» PROBLEM DETAILS
Print nothing but the lines below starting at the line that holds "export DESIGN_NAME = spi_sram_responder" and ending at the line that holds "localparam logic [7:0] CMD_READ", including both, each exactly as written.
··· PROVIDED DATA
This is an optimization exercise on Yosys and OpenROAD, whose aim is small area, not a production implementation.
In this exercise RTL edits were held to simulation tests only and were not proved equivalent to the original.
Power and IR drop assume default switching activity.

==> design/flow/run.sh <==
#!/bin/bash
# synth_recipe.tcl (not shown) runs the flow's synth.tcl, then flattens the netlist and writes it again
# the make line also repeats each setting of config.mk as NAME=value (left out here)
make -C /OpenROAD-flow-scripts/flow DESIGN_CONFIG=/design/flow/config.mk WORK_HOME=/design/flow/orfs CLKGATE_MAP_FILE= SYNTH_SCRIPT=/design/flow/synth_recipe.tcl finish
==> design/flow/config.mk <==
export PLATFORM = sky130hd
export DESIGN_NAME = spi_sram_responder
export DESIGN_NICKNAME = spi_sram_responder
export VERILOG_FILES = /design/flow/design.v
export SDC_FILE = /design/flow/constraint.sdc
export NUM_CORES = 4
export LEC_CHECK = 0
export CAP_MARGIN = 20
export CORE_MARGIN = 2
export CORE_UTILIZATION = 60
export CTS_BUF_LIST = sky130_fd_sc_hd__clkbuf_8
export CTS_CLUSTER_DIAMETER = 40
export CTS_CLUSTER_SIZE = 20
export PLACE_DENSITY = 0.7
export SLEW_MARGIN = 20
export SYNTH_MEMORY_MAX_BITS = 8192
==> design/flow/design.v <==
package spi_sram_responder_pkg;
  localparam logic [7:0] CMD_READ  = 8'h03;
  localparam logic [7:0] CMD_WRITE = 8'h02;
  localparam logic [7:0] CMD_RDSR  = 8'h05;
  localparam logic [7:0] STATUS_VALUE_DEF = 8'h40;
  localparam logic [1:0] PH_CMD   = 2'd0;
  localparam logic [1:0] PH_ADDRH = 2'd1;
  localparam logic [1:0] PH_ADDRL = 2'd2;
  localparam logic [1:0] PH_DATA  = 2'd3;
endpackage
module spi_sync_edge #(
  parameter logic RESET_VAL = 1'b0,
  parameter bit   USE_RESET = 1'b0
) (
  input  logic clk,
  input  logic reset,
  input  logic async_in,
  output logic level
);
  logic meta;
  logic sync;
  always_ff @(posedge clk) begin
    if (USE_RESET && reset) begin
      meta <= RESET_VAL;
      sync <= RESET_VAL;
    end else begin
      meta <= async_in;
      sync <= meta;
    end
  end
  assign level = sync;
endmodule
module spi_sram_responder #(
  parameter int         DEPTH_LOG2   = 9,
  parameter logic [7:0] STATUS_VALUE = spi_sram_responder_pkg::STATUS_VALUE_DEF
) (
  input  logic                  clk,
  input  logic                  reset,
  input  logic                  sck,
  input  logic                  cs,
  input  logic                  mosi,
  output logic                  miso,
  output logic                  wr_strobe,
  output logic [DEPTH_LOG2-1:0] wr_addr,
  output logic [7:0]            wr_data
);
  localparam int WORDS = 2**DEPTH_LOG2;
  localparam int WP_LOG2 = 6;
  localparam int NWP     = WORDS >> WP_LOG2;
  localparam logic [2:0] RD_SWITCH = 3'd5;
  logic sck_s, sck_prev, cs_s, mosi_s;
  spi_sync_edge u_sck_sync (
    .clk      (clk),
    .reset    (reset),
    .async_in (sck),
    .level    (sck_s)
  );
  spi_sync_edge #(.RESET_VAL(1'b1), .USE_RESET(1'b1)) u_cs_sync (
    .clk      (clk),
    .reset    (reset),
    .async_in (cs),
    .level    (cs_s)
  );
  spi_sync_edge u_mosi_sync (
    .clk      (clk),
    .reset    (reset),
    .async_in (mosi),
    .level    (mosi_s)
  );
  always_ff @(posedge clk) sck_prev <= sck_s;
  logic                  rise;
  logic [1:0]            ph;
  logic [2:0]            cnt;
  logic                  md_rd, md_wr, md_sr;
  logic [6:0]            rx;
  logic [7:0]            rx_next;
  logic [DEPTH_LOG2-1:0] addr;
  logic [7:0]            wdat;
  logic                  wpend;
  logic [DEPTH_LOG2-1:0] t;
  logic [DEPTH_LOG2-1:0] d;
  logic                  wr_hit;
  logic                  commit;
  logic [7:0]            h;
  logic [7:0]            tap_bit;
  logic [7:0]            tap_hit;
  assign rise    = sck_s & ~sck_prev & ~cs_s;
  assign rx_next = {rx, mosi_s};
  assign d       = addr + t;
  assign wr_hit  = wpend && (d[WP_LOG2-1:0] == '0);
  assign commit  = rise && ph == spi_sram_responder_pkg::PH_DATA && md_wr && cnt == 3'd7;
  always_ff @(posedge clk) t <= t + 1'b1;
  always_ff @(posedge clk) begin
    if (rise) rx <= rx_next[6:0];
    if (cs_s) begin
      ph  <= spi_sram_responder_pkg::PH_CMD;
      cnt <= 3'd0;
    end else if (rise) begin
      cnt <= cnt + 3'd1;
      if (cnt == 3'd7 && ph != spi_sram_responder_pkg::PH_DATA) ph <= ph + 2'd1;
      if (ph == spi_sram_responder_pkg::PH_CMD && cnt == 3'd7) begin
        md_rd <= (rx_next == spi_sram_responder_pkg::CMD_READ);
        md_wr <= (rx_next == spi_sram_responder_pkg::CMD_WRITE);
        md_sr <= (rx_next == spi_sram_responder_pkg::CMD_RDSR);
        if (rx_next == spi_sram_responder_pkg::CMD_RDSR) ph <= spi_sram_responder_pkg::PH_DATA;
      end
    end
  end
  always_ff @(posedge clk) begin
    if (rise && (ph == spi_sram_responder_pkg::PH_ADDRH || ph == spi_sram_responder_pkg::PH_ADDRL))
      addr <= {addr[DEPTH_LOG2-2:0], mosi_s};
    else if (wr_hit || (rise && ph == spi_sram_responder_pkg::PH_DATA && md_rd && cnt == RD_SWITCH - 3'd1))
      addr <= addr + 1'b1;
  end
  always_ff @(posedge clk) begin
    if (commit) wpend <= 1'b1;
    else if (wr_hit) wpend <= 1'b0;
    if (commit) wdat <= rx_next;
  end
  always_ff @(posedge clk) begin
    if (reset) wr_strobe <= 1'b0;
    else       wr_strobe <= commit;
  end
  assign wr_addr = addr;
  assign wr_data = wdat;
  for (genvar k = 0; k < 8; k++) begin : g_plane
    localparam int SL = (k == 7) ? 2 : (k == 6) ? 3 : (k >= 4) ? 4 : 5;
    localparam int NT = WORDS >> SL;
    logic [WORDS-1:0] r;
    logic [WORDS-1:0] r_nxt;
    logic [NT-1:0]    taps;
    logic [2:0]       c;
    logic             want;
    always_comb begin
      r_nxt = {r[WORDS-2:0], r[WORDS-1]};
      for (int j = 0; j < NWP; j++)
        if (wr_hit && d[DEPTH_LOG2-1:WP_LOG2] == j) r_nxt[j*(1<<WP_LOG2)+1] = wdat[k];
    end
    always_ff @(posedge clk) r <= r_nxt;
    for (genvar i = 0; i < NT; i++) begin : g_tap
      assign taps[i] = r[i << SL];
    end
    assign tap_bit[k] = taps[d[DEPTH_LOG2-1:SL]];
    assign tap_hit[k] = (d[SL-1:0] == '0);
    assign c    = 3'(7 - k);
    assign want = (cnt < RD_SWITCH) ? (c >= cnt) : (c < cnt);
    always_ff @(posedge clk) if (want && tap_hit[k]) h[k] <= tap_bit[k];
  end
  assign miso = md_sr ? STATUS_VALUE[~cnt] : h[~cnt];
endmodule
==> design/flow/constraint.sdc <==
create_clock -name core_clock -period 10.0 [get_ports {clk}]
set_input_delay 2.0000 -clock core_clock [delete_from_list [all_inputs] [get_ports {clk}]]
set_output_delay 2.0000 -clock core_clock [all_outputs]
set_load 0.01 [all_outputs]
==> metrics.md, run 1 <==
| Metric | Value |
|---|---|
| Via count of the first global-routing pass | slightly above 30,000 |
| Deepest level of the CTS H-tree | 5 |
| DP HPWL | around 70 mm |
| Height of the die | about 390 um |
| Worst reg2reg startpoint | addr[0] |
| TritonCTS Sinks | 4,154 |
| Synthesized area per cell | between 15 and 20 sq um |
| Row count | 140 |
| Resized Gates After CTS | 0 |
| Final-report hold violation count | 0 |
| Highest-delay cell along the critical path | sky130_fd_sc_hd__clkdlybuf4s50_1 |
| Total of warnings raised by yosys | 3 |
| Largest net degree at the start of global routing | 50 |
| Final net count | between 5,000 and 6,000 |
| Number of enable-type register cells in the synthesized netlist | 35 |
| Final critical path time including I/O delays and setup | around 5.3 ns |
| Final critical-path share of the clock period | between 50% and 60% |
| Sequential standard cell area | about 0.084 sq mm |
| TritonCTS clock tree | built |
| Run status | finished clean |
| Met2 WL post-DR | approximately 47 mm |
| Cts bufs inserted | about 330 |
| Largest buffer count on any clock path | 4 |
| Startpoint class of the critical path | flop |
| Detailed-route wire length on metal 1 | 60.43 mm |
| Min setup slack post-route | around 4.7 ns |
| Endpoint class of the critical path | primary output |
| Setup-violating endpoint count in the final report | 0 |
| Number of maximum-capacitance constraint violations | 0 |
| Ratio of routed vias to standard cells | between 4 and 5 |
| Hold EP | g_plane[4].r[443] |
| Total routed wirelength | approximately 120 mm |
| Initial cell density of the core | about three fifths |
| Core ar. | between 0.1 and 0.15 sq mm |
| Slew of the pin with the lowest slew margin | about 0.89 ns |
| Hold_sp | g_plane[4].r[442] |
| Fraction of layout instances using a drive strength above 1 | 13.57% |
| RD Place Congestion | 0.8202 |
| Placement-stage cell area | between 0.09 and 0.1 sq mm |
| Ratio of total power to cell area | about 260 mW/mm^2 |
| Area fraction of the dominant cell type after synthesis | between 90 and 100% |
| Post-synthesis sequential area ratio | 94.39% |
| Routed wire length per instance | approximately 16 um |
| Worst-case vdd ir drop | 0.1797 mV |
| Global-route wire length before repair | approximately 180 mm |
| Number of antenna violations at the first check in global routing | 21 |
| Met3 Wirelength | between 5 and 6 mm |
| Combined area of all synthesized cells | a little under 0.09 sq mm |
| DR DRC count | 0 |
| DR pass1 iterations | 5 |
| Capturing point of the worst reg2reg path | h[7] |
| Die area | 0.1506 sq mm |
| Clock-pin slew on the worst setup and hold paths | ~0.10 ns |
| Worst slew slack as a fraction of its limit | between 40% and 50% |
| Leakage power summed over all cells | slightly below 0.04 uW |
| Number of buffers added on ports | 23 |
| Layout overhead on the synthesized area | 10.89% |
| Number of fillers in the final layout | around 9,300 |
| Data required time of the critical path | approximately 8 ns |
| Flop-to-flop setup slack | around 5.8 ns |
| Crit Path Category | flop to primary output |
| Leading area contributor after synthesis | sky130_fd_sc_hd__dfxtp_1 |
| Top post-synthesis cells by area | sky130_fd_sc_hd__dfxtp_1 93%, sky130_fd_sc_hd__mux4_2 1.7%, sky130_fd_sc_hd__edfxtp_1 1.2%, sky130_fd_sc_hd__mux2_2 0.87%, sky130_fd_sc_hd__mux2i_1 0.36% |
| Setup repair bufs after CTS | 0 |
| Worst clock skew | approximately 0.071 ns |
| Class of the worst hold path | flop to flop |
| Flip-flop and latch count after synthesis | between 4,000 and 5,000 |
| Mapped Nets | about 4,700 |
| Post-synthesis async set-or-reset flop share | 0% |
| Worst Hold Depth | 0 |
| Data arrival time of the critical path | between 3 and 4 ns |
| Number of routed nets with antenna violations | 0 |
| Die Width | around 390 um |
| 1st-iter DRT viols | about 1,200 |
| Area of the multi-input gates | roughly 0.0048 sq mm |
| Hold buffer count at cts | 0 |
| Most used flip-flop cell after synthesis | sky130_fd_sc_hd__dfxtp_1 |
| Final instance area | 0.09811 sq mm |
| Unrepaired setup endpoints after global routing | false |
| Via total after detailed routing | approximately 32,000 |
| Clock Latency Late Sink | slightly above 1 ns |
| Setup TNS | 0 ns |
| Most prevalent standard cell on the critical path | sky130_fd_sc_hd__a21oi_1 |
| Cell count after synthesis | roughly 4,700 |
| Clock Root Buffer | sky130_fd_sc_hd__clkbuf_8 |
| Achievable clock frequency | about 190 MHz |
| Slew Limit Fails | 0 |
| Unique cell type count in the Yosys netlist | 71 |
| Register-to-Register Path Depth | 10 |
| Uppermost layer routed | met4 |
| Maximum single-stage delay on the critical path | between 0.6 and 0.7 ns |
| Total I/O pin count | 24 |
| Global Route Usage Sum | about 16% |
| Leftover overflow at the end of global routing | 0 |
| Critical-path cell list | o21ai_0, a21oi_1, a31oi_1, a21oi_1, clkdlybuf4s50_1 |
| CP Max Fanout | 10 |
| Dpl ws | 5.844 ns |
==> metrics by stage <==
step	util [%]	cells	power, uW	hold WS, ns
6_report	67.16	7174	25980	0.2957
5_1_grt	67.15	7166	26920	0.3042
4_1_cts	67.14	7164	26290	0.2905
3_5_place_dp	62.31	6606	16940	0.3121
3_3_place_gp	62.31	6606	16940	0.3095
2_1_floorplan	-	4691	16940	0.3096
==> power by group <==
group	internal (uW)	leakage [uW]	total [uW]	switching [uW]
clock	4010	0.00365	9420	5410
sequential	16600	0.0335	16600	2.81
combinational	2.58	0.00201	5.03	2.45
total	20600	0.0391	26000	5420
==> cell families (layout without fill, tap and decap cells) <==
logic type / after synthesis / count (layout) / synth area share [%]
compound gates: 111 / 111 / 0.9036
other cells: 0 / 10 / 0
flops: 4154 / 4154 / 94.39
simple gates: 173 / 173 / 1.078
mux: 168 / 168 / 2.933
xor+xnor: 16 / 16 / 0.1669
buf+inv: 52 / 608 / 0.2842
fa+ha+maj: 17 / 17 / 0.2489
==> synthesized netlist by cell type, types with 3 or more instances <==
| master | instances |
|---|---|
| sky130_fd_sc_hd__or2_2 | 4 |
| sky130_fd_sc_hd__o22ai_1 | 3 |
| sky130_fd_sc_hd__dfxtp_1 | 4119 |
| sky130_fd_sc_hd__inv_1 | 17 |
| sky130_fd_sc_hd__a211oi_1 | 7 |
| sky130_fd_sc_hd__buf_2 | 18 |
| sky130_fd_sc_hd__o2111ai_1 | 3 |
| sky130_fd_sc_hd__nor3_1 | 8 |
| sky130_fd_sc_hd__and2_1 | 8 |
| sky130_fd_sc_hd__nor2_4 | 6 |
| sky130_fd_sc_hd__xnor2_1 | 11 |
| sky130_fd_sc_hd__a211o_1 | 4 |
| sky130_fd_sc_hd__nor2b_1 | 4 |
| sky130_fd_sc_hd__mux2_2 | 68 |
| sky130_fd_sc_hd__a21o_1 | 3 |
| sky130_fd_sc_hd__nand2_1 | 50 |
| sky130_fd_sc_hd__xor2_1 | 4 |
| sky130_fd_sc_hd__nand2b_1 | 3 |
| sky130_fd_sc_hd__a21oi_1 | 26 |
| sky130_fd_sc_hd__buf_4 | 5 |
| sky130_fd_sc_hd__mux2i_1 | 32 |
| sky130_fd_sc_hd__a2111oi_0 | 5 |
| sky130_fd_sc_hd__nand4_1 | 8 |
| sky130_fd_sc_hd__nand2_4 | 3 |
| sky130_fd_sc_hd__o211ai_1 | 6 |
| sky130_fd_sc_hd__nand3_1 | 30 |
| sky130_fd_sc_hd__a31oi_1 | 4 |
| sky130_fd_sc_hd__a311oi_1 | 3 |
| sky130_fd_sc_hd__and3_1 | 6 |
| sky130_fd_sc_hd__mux4_2 | 66 |
| sky130_fd_sc_hd__ha_1 | 16 |
| sky130_fd_sc_hd__edfxtp_1 | 35 |
| sky130_fd_sc_hd__a22oi_1 | 4 |
| sky130_fd_sc_hd__nor2_1 | 29 |
| sky130_fd_sc_hd__o211a_1 | 3 |
| sky130_fd_sc_hd__clkbuf_1 | 9 |
| sky130_fd_sc_hd__o21ai_0 | 13 |
==> sequential cells by signal, summed over array words and instances, names as in the netlist, 2 cells and up <==
| signal | flops |
|---|---|
| rx | 7 |
| wdat | 8 |
| t | 9 |
| addr | 9 |
| ph | 2 |
| h | 8 |
| cnt | 3 |
| g_plane.r | 4096 |
==> final cells by class <==
cell class / count / share of cell area (%)
clock inverters: 207 / 2.265
well taps: 1917 / 2.445
clock buffers: 351 / 4.924
flip-flops and latches: 4154 / 85.12
multi-input cells: 485 / 4.849
inverters: 17 / 0.06504
diodes: 10 / 0.02551
repair buffers: 33 / 0.3112
==> worst max-delay path by stage <==
stage	startpoint	to	slack, ns	cells after the start
6_report	cnt[0]	miso	4.73	5
5_1_grt	cnt[0]	miso	4.59	5
4_1_cts	cnt[0]	miso	4.70	5
3_5_place_dp	cnt[0]	miso	5.84	5
3_3_place_gp	cnt[0]	miso	5.86	5
2_1_floorplan	addr[0]	h[4]	6.64	10
==> layout by cell type (no fill, tap or decap), types with 5 or more instances in the layout <==
master	synthesis	final
sky130_fd_sc_hd__inv_8	0	39
sky130_fd_sc_hd__mux2_2	68	68
sky130_fd_sc_hd__a2111oi_0	5	5
sky130_fd_sc_hd__o21ai_0	13	13
sky130_fd_sc_hd__a21oi_1	26	26
sky130_fd_sc_hd__clkinv_2	0	20
sky130_fd_sc_hd__a211oi_1	7	7
sky130_fd_sc_hd__nand3_1	30	30
sky130_fd_sc_hd__xnor2_1	11	9
sky130_fd_sc_hd__nand2_1	50	50
sky130_fd_sc_hd__nor3_1	8	8
sky130_fd_sc_hd__and3_1	6	6
sky130_fd_sc_hd__dfxtp_1	4119	4119
sky130_fd_sc_hd__mux2i_1	32	32
sky130_fd_sc_hd__nand4_1	8	8
sky130_fd_sc_hd__inv_6	0	55
sky130_fd_sc_hd__mux4_2	66	66
sky130_fd_sc_hd__clkbuf_8	0	351
sky130_fd_sc_hd__buf_4	5	10
sky130_fd_sc_hd__diode_2	0	10
sky130_fd_sc_hd__bufinv_16	0	18
sky130_fd_sc_hd__nor2_4	6	7
sky130_fd_sc_hd__nor2_1	29	28
sky130_fd_sc_hd__clkdlybuf4s50_1	0	23
sky130_fd_sc_hd__clkinv_4	0	18
sky130_fd_sc_hd__inv_1	17	37
sky130_fd_sc_hd__ha_1	16	16
sky130_fd_sc_hd__and2_1	8	8
sky130_fd_sc_hd__edfxtp_1	35	35
sky130_fd_sc_hd__o211ai_1	6	6
sky130_fd_sc_hd__clkinvlp_4	0	18
sky130_fd_sc_hd__clkinv_8	0	14
==> critical path: cells and delay by family (launching register included) <==
kind | cells | cell delay (ns)
flops | 1 | 0.58
compound gates | 4 | 1.03
buf+inv | 1 | 0.66
==> metal layers <==
| layer | track usage, % | vias to the layer above |
|---|---|---|
| met3 | 3.573 | 272 |
| met1 | 23.83 | 14950 |
| met5 | 0 | - |
| met2 | 21.42 | 610 |
| met4 | 6.622 | 0 |
| li1 | - | 15680 |
==> inputs of run 2 (changes only) <==
--- a/design/flow/config.mk
+++ b/design/flow/config.mk
@@ -10,5 +10,5 @@
 export CORE_UTILIZATION = 60
-export CTS_BUF_LIST = sky130_fd_sc_hd__clkbuf_8
-export CTS_CLUSTER_DIAMETER = 40
-export CTS_CLUSTER_SIZE = 20
+export CTS_BUF_LIST = sky130_fd_sc_hd__clkbuf_4
+export CTS_CLUSTER_DIAMETER = 30
+export CTS_CLUSTER_SIZE = 12
 export PLACE_DENSITY = 0.7
==> metrics.md, run 2 <==
| Metric | Value |
|---|---|
| Routed wire length per instance | around 16 um |
| Most prevalent standard cell on the critical path | sky130_fd_sc_hd__a21oi_1 |
| Initial cell density of the core | 60.56% |
| Worst Hold Depth | 0 |
| TritonCTS Sinks | a little over 4,000 |
| Gate family responsible for the most delay along the worst path | compound AO/OA/AOI/OAI gates |
| Most frequent standard cell in the layout excluding fill and tap cells | sky130_fd_sc_hd__dfxtp_1 |
| Maximum single-stage delay on the critical path | ~0.65 ns |
| Top post-synthesis cells by area | sky130_fd_sc_hd__dfxtp_1 93%, sky130_fd_sc_hd__mux4_2 1.7%, sky130_fd_sc_hd__edfxtp_1 1.2%, sky130_fd_sc_hd__mux2_2 0.87%, sky130_fd_sc_hd__mux2i_1 0.36% |
| Register-to-Register Path Depth | 10 |
| Largest buffer count on any clock path | 4 |
| Highest-delay cell along the critical path | sky130_fd_sc_hd__clkdlybuf4s50_1 |
| Slew of the pin with the lowest slew margin | between 0.9 and 1 ns |
| Hold buffer count at cts | 0 |
| Unrepaired setup endpoints after global routing | false |
| DP HPWL | 70.15 mm |
| DR pass1 iterations | 5 |
| Clock-pin slew on the worst setup and hold paths | approximately 0.11 ns |
| Post-synthesis async set-or-reset flop share | 0% |
| Cell count after synthesis | approximately 4,700 |
| Worst reg2reg startpoint | addr[0] |
| Flop-to-flop setup slack | 5.85 ns |
| Post-synthesis sequential area ratio | 94.39% |
| Total routed wirelength | approximately 120 mm |
| Leakage power summed over all cells | 0.03921 uW |
| Cts bufs inserted | 473 |
| Via count of the first global-routing pass | 32,150 |
| Endpoint class of the critical path | primary output |
| Worst slew slack as a fraction of its limit | 38.98% |
| Slew Limit Fails | 0 |
| Setup repair bufs after CTS | 0 |
| Top register by number of flip-flops | g_plane.r |
| Final critical-path share of the clock period | between 50% and 60% |
| Synthesized area per cell | 18.86 sq um |
| Number of maximum-capacitance constraint violations | 0 |
| Global-route wire length before repair | around 180 mm |
| Largest net degree at the start of global routing | 50 |
| Registers with the most flip-flops | g_plane.r: 4096 flops, addr: 9 flops, t: 9 flops |
| Layout overhead on the synthesized area | 10.37% |
| Deepest level of the CTS H-tree | 5 |
| Dpl ws | roughly 5.8 ns |
| Ratio of routed vias to standard cells | ~4.4 |
| Achievable clock frequency | 179.7 MHz |
| Data arrival time of the critical path | about 3.6 ns |
| DR DRC count | 0 |
| Fraction of layout instances using a drive strength above 1 | between 15 and 20% |
| Worst path bufs/invs | 1 |
| Global Route Usage Sum | 15.57% |
| Library cell with the highest instance count after synthesis | sky130_fd_sc_hd__dfxtp_1 |
| Height of the die | 388.0 um |
| Most frequent cells in the layout | 4,119 x sky130_fd_sc_hd__dfxtp_1, 550 x sky130_fd_sc_hd__clkbuf_4, 68 x sky130_fd_sc_hd__mux2_2 |
| Die area | about 0.15 sq mm |
| Core ar. | 0.1461 sq mm |
| Total power draw | around 26,000 uW |
| Min setup slack post-route | 4.434 ns |
| Flip-flop and latch count after synthesis | around 4,200 |
| TritonCTS clock tree | built |
| Area fraction of the dominant cell type after synthesis | 93.20% |
| Filler-free cell count of the finished design | between 7,000 and 8,000 |
| Hold_sp | g_plane[0].r[465] |
| Setup-violating endpoint count in the final report | 0 |
| 1st-iter DRT viols | 1,180 |
| Crit Path Category | flop to primary output |
| Data required time of the critical path | roughly 8 ns |
| Ratio of total power to cell area | approximately 260 mW/mm^2 |
| Worst clock skew | approximately 0.11 ns |
| Critical-path cell list | o21ai_0, a21oi_1, a31oi_1, a21oi_1, clkdlybuf4s50_1 |
| Hold EP | g_plane[0].r[466] |
| Number of flip-flops under the largest register name | 4,096 |
| Final critical path time including I/O delays and setup | 5.566 ns |
| Startpoint class of the critical path | flop |
| Die Width | 388.0 um |
| Via total after detailed routing | 32,360 |
| Placed Cells incl. Taps | 6,606 |
| Class of the worst hold path | flop to flop |
| Total of warnings raised by yosys | 3 |
| Final net count | between 5,000 and 6,000 |
| Clock Latency Late Sink | roughly 1.3 ns |
| Clock Root Buffer | sky130_fd_sc_hd__clkbuf_4 |
| Row count | 140 |
| Leading area contributor after synthesis | sky130_fd_sc_hd__dfxtp_1 |
| Number of enable-type register cells in the synthesized netlist | 35 |
| Number of antenna violations at the first check in global routing | 19 |
| Commonest cells post-synth | 4,119 x sky130_fd_sc_hd__dfxtp_1, 68 x sky130_fd_sc_hd__mux2_2, 66 x sky130_fd_sc_hd__mux4_2, 50 x sky130_fd_sc_hd__nand2_1, 35 x sky130_fd_sc_hd__edfxtp_1 |
| Unique cell type count in the Yosys netlist | 71 |
| Combined area of all synthesized cells | just under 0.09 sq mm |
| Setup TNS | 0 ns |
| RD Place Congestion | just over 0.8 |
| Run status | finished clean |
| Most used flip-flop cell after synthesis | sky130_fd_sc_hd__dfxtp_1 |
| Final-report hold violation count | 0 |
| Capturing point of the worst reg2reg path | g_plane[0].r[321] |
| Mapped Nets | 4,713 |
| CP Max Fanout | 10 |
| Number of routed nets with antenna violations | 0 |
| Total I/O pin count | 24 |
| Number of buffers added on ports | 23 |
| Leftover overflow at the end of global routing | 0 |
| Resized Gates After CTS | 0 |
| Worst-case vdd ir drop | around 0.15 mV |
······
» WRITTEN RESPONSE
export DESIGN_NAME = spi_sram_responder
export DESIGN_NICKNAME = spi_sram_responder
export VERILOG_FILES = /design/flow/design.v
export SDC_FILE = /design/flow/constraint.sdc
export NUM_CORES = 4
export LEC_CHECK = 0
export CAP_MARGIN = 20
export CORE_MARGIN = 2
export CORE_UTILIZATION = 60
export CTS_BUF_LIST = sky130_fd_sc_hd__clkbuf_8
export CTS_CLUSTER_DIAMETER = 40
export CTS_CLUSTER_SIZE = 20
export PLACE_DENSITY = 0.7
export SLEW_MARGIN = 20
export SYNTH_MEMORY_MAX_BITS = 8192
==> design/flow/design.v <==
package spi_sram_responder_pkg;
  localparam logic [7:0] CMD_READ  = 8'h03;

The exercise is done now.